The Forest Service was providing summaries of the “climate kids” case, officially known as Juliana v. U. S.  A hearing was held before the Ninth Circuit in June in the latest move by the federal government to dismiss the case.  Here are two recent views of the case, one from one of my (notably libertarian) law professors, and another from “60 Minutes.”

NFS Litigation Weekly July 3, 2019

 

Forest Service summary:  2019_07_03_Litigation Weekly

LITIGATION UPDATE

The government is asking the Supreme Court to review the appeals court decision that the Forest Service may not grant a right-of-way across the Appalachian Trail for the Atlantic Coast Pipeline.  More on this and on the Mountain Valley Pipeline here.

NOTICE OF INTENT

The Notice of Intent to Sue under the Endangered Species Act involves the Forest Service and Fish and Wildlife Service, and concerns the effects on wolverines of the North Bridger Forest Health Project on the Custer Gallatin Forest.

 

NFS Litigation Weekly June 26, 2019

 

Forest Service summaries:  Litigation Weekly_June 26, 2019

COURT DECISIONS

The District Court of Idaho required the Forest Service to engage in formal consultation pursuant to the Endangered Species Act (ESA) concerning the effects of 23 surface water diversions and associated ditches and facilities located in the Sawtooth National Recreation Area and on the Sawtooth National Forest.  Here’s an article providing background.

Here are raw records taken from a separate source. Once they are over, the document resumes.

===== src/rtl/vpc_pkg.sv =====
package vpc_pkg;
    // Odd multiplier selector: factor = 2*code + 1
    typedef enum logic [2:0] {
        ODD_X1 = 3'd0,
        ODD_X3 = 3'd1,
        ODD_X5 = 3'd2,
        ODD_X7 = 3'd3,
        ODD_X9 = 3'd4
    } odd_sel_e;

    // Counts whose leading one sits at or above this index use the leading-bits rule
    localparam int unsigned BIG_MSB = 5;
endpackage


===== src/rtl/vpc_msb_find.sv =====
module vpc_msb_find #(
    parameter int unsigned CNT_W = 32,
    localparam int unsigned IDX_W = $clog2(CNT_W)
) (
    input  logic [CNT_W-1:0] count,
    output logic             any_set,
    output logic [IDX_W-1:0] msb_idx
);
    always_comb begin
        any_set = 1'b0;
        msb_idx = '0;
        for (int i = 0; i < CNT_W; i++) begin
            if (count[i]) begin
                any_set = 1'b1;
                msb_idx = IDX_W'(i);
            end
        end
    end
endmodule


===== src/rtl/vpc_factor_sel.sv =====
module vpc_factor_sel #(
    parameter int unsigned CNT_W = 32,
    localparam int unsigned IDX_W = $clog2(CNT_W),
    localparam int unsigned SH_W  = $clog2(CNT_W + 1)
) (
    input  logic [CNT_W-1:0]       count,
    input  logic                   any_set,
    input  logic [IDX_W-1:0]       msb_idx,
    output logic [SH_W-1:0]        shift,
    output vpc_pkg::odd_sel_e      odd
);
    import vpc_pkg::*;

    logic             big;
    logic [IDX_W-1:0] n_low;
    logic [SH_W-1:0]  n_sh;
    logic [2:0]       follow3;
    logic [3:0]       quad;

    assign big     = any_set && (msb_idx >= IDX_W'(BIG_MSB));
    assign n_low   = msb_idx - IDX_W'(3);
    assign n_sh    = SH_W'(n_low);
    assign follow3 = 3'(count >> n_low);
    assign quad    = {1'b0, count[4:2]} + 4'd1;

    always_comb begin
        shift = '0;
        odd   = ODD_X1;
        if (big) begin
            casez (follow3)
                3'b000:  begin odd = ODD_X9; shift = n_sh;              end
                3'b001:  begin odd = ODD_X5; shift = n_sh + SH_W'(1);   end
                3'b01?:  begin odd = ODD_X3; shift = n_sh + SH_W'(2);   end
                3'b10?:  begin odd = ODD_X7; shift = n_sh + SH_W'(1);   end
                default: begin odd = ODD_X1; shift = n_sh + SH_W'(4);   end
            endcase
        end else begin
            // padded = 4 * quad, quad in 1..8
            case (quad)
                4'd1:    begin odd = ODD_X1; shift = SH_W'(2); end
                4'd2:    begin odd = ODD_X1; shift = SH_W'(3); end
                4'd3:    begin odd = ODD_X3; shift = SH_W'(2); end
                4'd4:    begin odd = ODD_X1; shift = SH_W'(4); end
                4'd5:    begin odd = ODD_X5; shift = SH_W'(2); end
                4'd6:    begin odd = ODD_X3; shift = SH_W'(3); end
                4'd7:    begin odd = ODD_X7; shift = SH_W'(2); end
                default: begin odd = ODD_X1; shift = SH_W'(5); end
            endcase
        end
    end
endmodule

The District Court of Oregon refused to enjoin the Forest Service’s Crystal Clear Restoration Project on the Mount Hood National Forest.  Additional background is here, and this case was brought up as example on this blog here.

The 9th Circuit Court of Appeals upheld the Forest Service’s designation of at-risk forest lands under the Healthy Forest Restoration Act, and its approval of the Sunny South Project on the Tahoe National Forest.

LITIGATION UPDATE

The 9th Circuit denied an emergency motion for injunction pending appeal by the plaintiffs for the Miller West Fisher Project on the Kootenai National Forest.  See Alliance for Wild Rockies v. Savage in last week’s summary.

NEW CASES

The Decision Memorandum and Categorical Exclusion for the Willow Creek Vegetation Management Project on the Helena-Lewis and Clark National Forest violate NEPA.  The lawsuit is discussed in this article.  (D. Mont.)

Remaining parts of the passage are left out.